Historical population
| Census | Pop. | Note | %± |
| 1900 | 179 |  | — |
| 1910 | 223 |  | 24.6% |
| 1920 | 297 |  | 33.2% |
| 1930 | 292 |  | −1.7% |
| 1940 | 334 |  | 14.4% |
| 1950 | 356 |  | 6.6% |
| 1960 | 408 |  | 14.6% |
| 1970 | 412 |  | 1.0% |
| 1980 | 465 |  | 12.9% |
| 1990 | 439 |  | −5.6% |
| 2000 | 432 |  | −1.6% |
| 2010 | 391 |  | −9.5% |
| 2020 | 367 |  | −6.1% |
U.S. Decennial Census

===2010 census===
As of the census of 2010, there were 391 people, 174 households, and 119 families residing in the city. The population density was 494.9 PD/sqmi. There were 190 housing units at an average density of 240.5 /sqmi. The racial makeup of the city was 96.4% White, 0.3% Native American, 0.8% from other races, and 2.6% from two or more races. Hispanic or Latino of any race were 4.6% of the population.

There were 174 households, of which 29.9% had children under the age of 18 living with them, 52.3% were married couples living together, 12.1% had a female householder with no husband present, 4.0% had a male householder with no wife present, and 31.6% were non-families. 28.7% of all households were made up of individuals, and 10.9% had someone living alone who was 65 years of age or older. The average household size was 2.25 and the average family size was 2.67.

The median age in the city was 43.4 years. 23.5% of residents were under the age of 18; 5.8% were between the ages of 18 and 24; 22.3% were from 25 to 44; 28.8% were from 45 to 64; and 19.4% were 65 years of age or older. The gender makeup of the city was 46.3% male and 53.7% female.

===2000 census===
As of the census of 2000, there were 432 people, 178 households, and 134 families residing in the city. The population density was 538.6 PD/sqmi. There were 191 housing units at an average density of 238.1 /sqmi. The racial makeup of the city was 96.30% White, 0.46% African American, 0.23% Native American, 2.31% from other races, and 0.69% from two or more races. Hispanic or Latino of any race were 4.40% of the population.

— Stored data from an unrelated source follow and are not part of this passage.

Source: an optimization exercise on an open RTL-to-GDS flow (aim: small area, a short achievable clock period and few clock cycles per item). Production flows keep margins and buffers that such runs may drop.
Only simulation tests tie the RTL to the original design; equivalence was not proved.
Power figures rest on the tool's default switching activity, not on a simulated workload.

== build 74 ==
## lora_tx_encoder
module lora_tx_encoder (
    input  wire        clk,
    input  wire        rst,           
    input  wire        start,
    input  wire [3:0]  cfg_sf,        
    input  wire [3:0]  cfg_ppm,       
    input  wire [2:0]  cfg_rdd,       
    input  wire        cfg_explicit,  
    input  wire        nib_valid,
    output wire        nib_ready,
    input  wire [3:0]  nib_data,
    output wire        sym_valid,
    input  wire        sym_ready,
    output wire [15:0] sym_data
);
    localparam [63:0] SEED_N = 64'hE85C2EFFFFFFFFFF;
    localparam [63:0] SEED_1 = 64'hF8ECFEEFEFEFEFEF;
    reg  [2:0]  sh;                   
    reg  [3:0]  wsel;                 
    reg  [3:0]  pm1;                  
    reg  [2:0]  bw1;                  
    reg         rdd1;                 
    reg         expl;
    reg  [11:0] bp [0:7];             
    reg  [3:0]  j;                    
    reg         b_hdr;                
    reg         b_hdr_out;            
    reg         b_full;
    reg         reseed;               
    reg  [2:0]  skip;                 
    reg         fresh;                
    reg         nr;                   
    reg  [63:0] s;
    reg         widx;
    reg  [11:0] ap [0:7];             
    reg  [2:0]  k;                    
    reg         a_full;
    wire [3:0] d   = nib_data;
    wire       plain = b_hdr && expl && (j < 4'd5);
    wire [7:0] skey = fresh ? SEED_N[39:32] : (widx ? s[7:0] : s[39:32]);
    wire [7:0] key = skey & {8{!plain}};
    wire       b4  = d[0] ^ d[1] ^ d[2] ^ (d[3] & !b_hdr & rdd1);
    wire [7:0] cw  = {d[0] ^ d[2] ^ d[3], d[0] ^ d[1] ^ d[3], d[1] ^ d[2] ^ d[3], b4, d} ^ key;
    wire       accept = nib_valid && nr;
    wire       b_last = (j == pm1);
    assign nib_ready = nr;
    wire       a_last = (k == 3'd0);
    wire       sel_b  = !a_full || a_last;      
    wire       a_en   = a_full ? sym_ready : b_full;
    wire       xfer   = b_full && (!a_full || (a_last && sym_ready));
    reg [11:0] anext [0:6];
    integer p;
    always @* begin
        for (p = 0; p < 7; p = p + 1)
            anext[p] = sel_b ? bp[p] : {ap[p+1][wsel], ap[p+1][11:1]};
    end
    reg [11:0] g;
    integer q;
    always @* begin
        g[11] = anext[0][11];
        for (q = 10; q >= 0; q = q - 1)
            g[q] = g[q+1] ^ anext[0][q];
  ...
Size: ~1200 cells after synthesis, ~290 flip-flops, ~13000 µm² of cells after synthesis.
clock: 14.0 ns
lec_check: 0
cap_margin: 20
core_margin: 2
core_utilization: 40
slew_margin: 20
standard.sh (not shown) runs the stock make flow with config.mk's settings and CLKGATE_MAP_FILE= SYNTH_SCRIPT=/design/flow/synth_recipe.tcl, a recipe that flattens the netlist after the stock synthesis.
==> flow/flow/run.sh <==
#!/bin/bash
# Standard layout, with repair_timing asked to leave extra setup slack so that
# the achieved period (clock period less setup slack) comes out short.
set -euo pipefail
bash standard.sh SETUP_SLACK_MARGIN=10.4 ABC_AREA=1 'BUFFER_PORTS_ARGS=-buffer_cell sky130_fd_sc_hd__buf_2' CTS_CLUSTER_SIZE=24 CTS_CLUSTER_DIAMETER=120 finish > make.log 2>&1
Build 74 finished end to end and its layout was clean on timing, DRC and antenna.
Testbench counts of build 74, summed over its fixed seeds: cycles 7,660, symbols 5,535.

There were 178 households, out of which 34.3% had children under the age of 18 living with them, 58.4% were married couples living together, 11.2% had a female householder with no husband present, and 24.2% were non-families. 22.5% of all households were made up of individuals, and 16.3% had someone living alone who was 65 years of age or older. The average household size was 2.43 and the average family size was 2.74.

In the city, the population was spread out, with 26.2% under the age of 18, 8.6% from 18 to 24, 25.5% from 25 to 44, 22.7% from 45 to 64, and 17.1% who were 65 years of age or older. The median age was 38 years. For every 100 females, there were 87.8 males. For every 100 females age 18 and over, there were 86.5 males.

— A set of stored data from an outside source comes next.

What follows belongs to an exercise in optimizing a design on an open flow for a short achievable clock period and few clock cycles per item; a production flow would make more cautious choices. At most, simulation tests tie the RTL to the original design; equivalence was not proved. No functional check of the RTL was part of run 2. No run shown here takes its clock network from TritonCTS; it comes from the design's own scripts or RTL. No driver is modelled on the clock port, so clock power and skew are understated where the tree is cut down; a real chip needs a root buffer or a tree. Power figures rest on the tool's default switching activity, not on a simulated workload.

==> flow/design.v (outline; a module is shown in full before it is edited, if it fits) <==
// module ook_encoder: 953 lines
// module ook_decoder: 7461 lines
// module fht8v_ook_codec: 34 lines
module fht8v_ook_codec (
  input  wire        clk,
  input  wire        rst,
  input  wire        enc_in_valid,
  output wire        enc_in_ready,
  input  wire [47:0] enc_in_msg,
  output wire        enc_out_valid,
  input  wire        enc_out_ready,
  output wire [7:0]  enc_out_byte,
  output wire        enc_out_last,
  input  wire        dec_in_valid,
  output wire        dec_in_ready,
  input  wire [7:0]  dec_in_byte,
  input  wire        dec_in_last,
  input  wire        dec_in_strict,
  output wire        dec_out_valid,
  input  wire        dec_out_ready,
  output wire [47:0] dec_out_msg,
  output wire [1:0]  dec_out_err
);
  // ...
==> flow/flow/run.sh <==
#!/bin/bash
set -euo pipefail
export PRE_CTS_TCL="$PWD/flow/mytree.tcl"
export MT_GROUP=24
export MT_ROOTS=4
export MT_BUF=sky130_fd_sc_hd__buf_12
bash standard.sh > standard_flow.log 2>&1
==> flow/flow/mytree.tcl <==
rename clock_tree_synthesis __triton_cts
proc mt_split {items ngroups} {
  # split items ({iterm x y}) into ngroups groups of about equal size by
  # cutting at the median of the longer side, recursively
  if {$ngroups <= 1} { return [list $items] }
  set xs [lmap i $items {lindex $i 1}]
  set ys [lmap i $items {lindex $i 2}]
  set dx [expr {[tcl::mathfunc::max {*}$xs] - [tcl::mathfunc::min {*}$xs]}]
  set dy [expr {[tcl::mathfunc::max {*}$ys] - [tcl::mathfunc::min {*}$ys]}]
  set idx [expr {$dx >= $dy ? 1 : 2}]
  set sorted [lsort -integer -index $idx $items]
  set n [llength $sorted]
  set left [expr {$ngroups / 2}]
  set cut [expr {int(round(double($n) * $left / $ngroups))}]
  return [concat [mt_split [lrange $sorted 0 [expr {$cut - 1}]] $left] \
                 [mt_split [lrange $sorted $cut end] [expr {$ngroups - $left}]]]
}
proc mt_center {items} {
  set sx 0; set sy 0
  foreach s $items { set sx [expr {$sx + [lindex $s 1]}]; set sy [expr {$sy + [lindex $s 2]}] }
  set n [llength $items]
  return [list [expr {int($sx / $n)}] [expr {int($sy / $n)}]]
}
proc mt_buf {block master name innet outnet x y} {
  set inst [odb::dbInst_create $block $master $name]
  [$inst findITerm A] connect $innet
  [$inst findITerm X] connect $outnet
  $inst setLocation $x $y
  $inst setPlacementStatus PLACED
  return $inst
}
proc clock_tree_synthesis {args} {
  set gmax $::env(MT_GROUP)
  set nroots $::env(MT_ROOTS)
  set block [ord::get_db_block]
  set db [ord::get_db]
  set master [$db findMaster $::env(MT_BUF)]
  set clk [$block findNet clk]
  set items {}
  foreach it [$clk getITerms] {
    set bb [[$it getInst] getBBox]
    lappend items [list $it [expr {([$bb xMin] + [$bb xMax]) / 2}] [expr {([$bb yMin] + [$bb yMax]) / 2}]]
  }
  set n [llength $items]
  set nleaves [expr {int(ceil(double($n) / $gmax))}]
  # leaves per root, rounded up to a whole number per root
  set per [expr {int(ceil(double($nleaves) / $nroots))}]
  set nleaves [expr {$per * $nroots}]
  set regions [mt_split $items $nroots]
  puts "mytree: $n sinks, $nroots roots, $per leaves per root"
  set li 0
  set ri 0
  foreach reg $regions {
    set rnet [odb::dbNet_create $block clknet_root_$ri]
    $rnet setSigType CLOCK
    set groups [mt_split $reg $per]
    set leafpos {}
    foreach g $groups {
      set net [odb::dbNet_create $block clknet_leaf_$li]
      $net setSigType CLOCK
      foreach s $g {
        set it [lindex $s 0]
        $it disconnect
        $it connect $net
      }
      lassign [mt_center $g] gx gy
      mt_buf $block $master cts_leaf_$li $rnet $net $gx $gy
      lappend leafpos [list {} $gx $gy]
      puts "mytree: root $ri leaf $li: [llength $g] sinks at [expr {$gx / 1000.0}] [expr {$gy / 1000.0}]"
      incr li
    }
    lassign [mt_center $leafpos] rx ry
    mt_buf $block $master cts_root_$ri $clk $rnet $rx $ry
    incr ri
  }
  $clk setSigType CLOCK
  set_propagated_clock [all_clocks]
}
==> flow/standard.sh <==
#!/bin/bash
# synth_recipe.tcl (not shown) runs the flow's synth.tcl, then flattens the netlist and writes it again
# the make line also repeats each setting of config.mk as NAME=value (left out here)
make -C /OpenROAD-flow-scripts/flow DESIGN_CONFIG=/design/flow/config.mk WORK_HOME=/design/flow/orfs CLKGATE_MAP_FILE= SYNTH_SCRIPT=/design/flow/synth_recipe.tcl "${@:-finish}"
==> flow/config.mk <==
export PLATFORM = sky130hd
export DESIGN_NAME = fht8v_ook_codec
export DESIGN_NICKNAME = fht8v_ook_codec
export VERILOG_FILES = /design/flow/design.v
export SDC_FILE = /design/flow/constraint.sdc
export NUM_CORES = 4
export LEC_CHECK = 0
export ABC_CLOCK_PERIOD_IN_PS = 1500
export CAP_MARGIN = 20
export CORE_MARGIN = 2
export CORE_UTILIZATION = 55
export CTS_BUF_LIST = sky130_fd_sc_hd__clkbuf_16 sky130_fd_sc_hd__clkbuf_8
export CTS_CLUSTER_DIAMETER = 60
export CTS_CLUSTER_SIZE = 24
export SETUP_SLACK_MARGIN = 3.3
export SLEW_MARGIN = 20
==> flow/constraint.sdc <==
create_clock -name core_clock -period 5.0 [get_ports {clk}]
set_input_delay 1.0000 -clock core_clock [delete_from_list [all_inputs] [get_ports {clk}]]
set_output_delay 1.0000 -clock core_clock [all_outputs]
set_load 0.01 [all_outputs]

The median income for a household in the city was $37,083, and the median income for a family was $47,813. Males had a median income of $34,583 versus $21,750 for females. The per capita income for the city was $16,825. About 5.9% of families and 8.0% of the population were below the poverty line, including 5.8% of those under age 18 and 23.2% of those age 65 or over.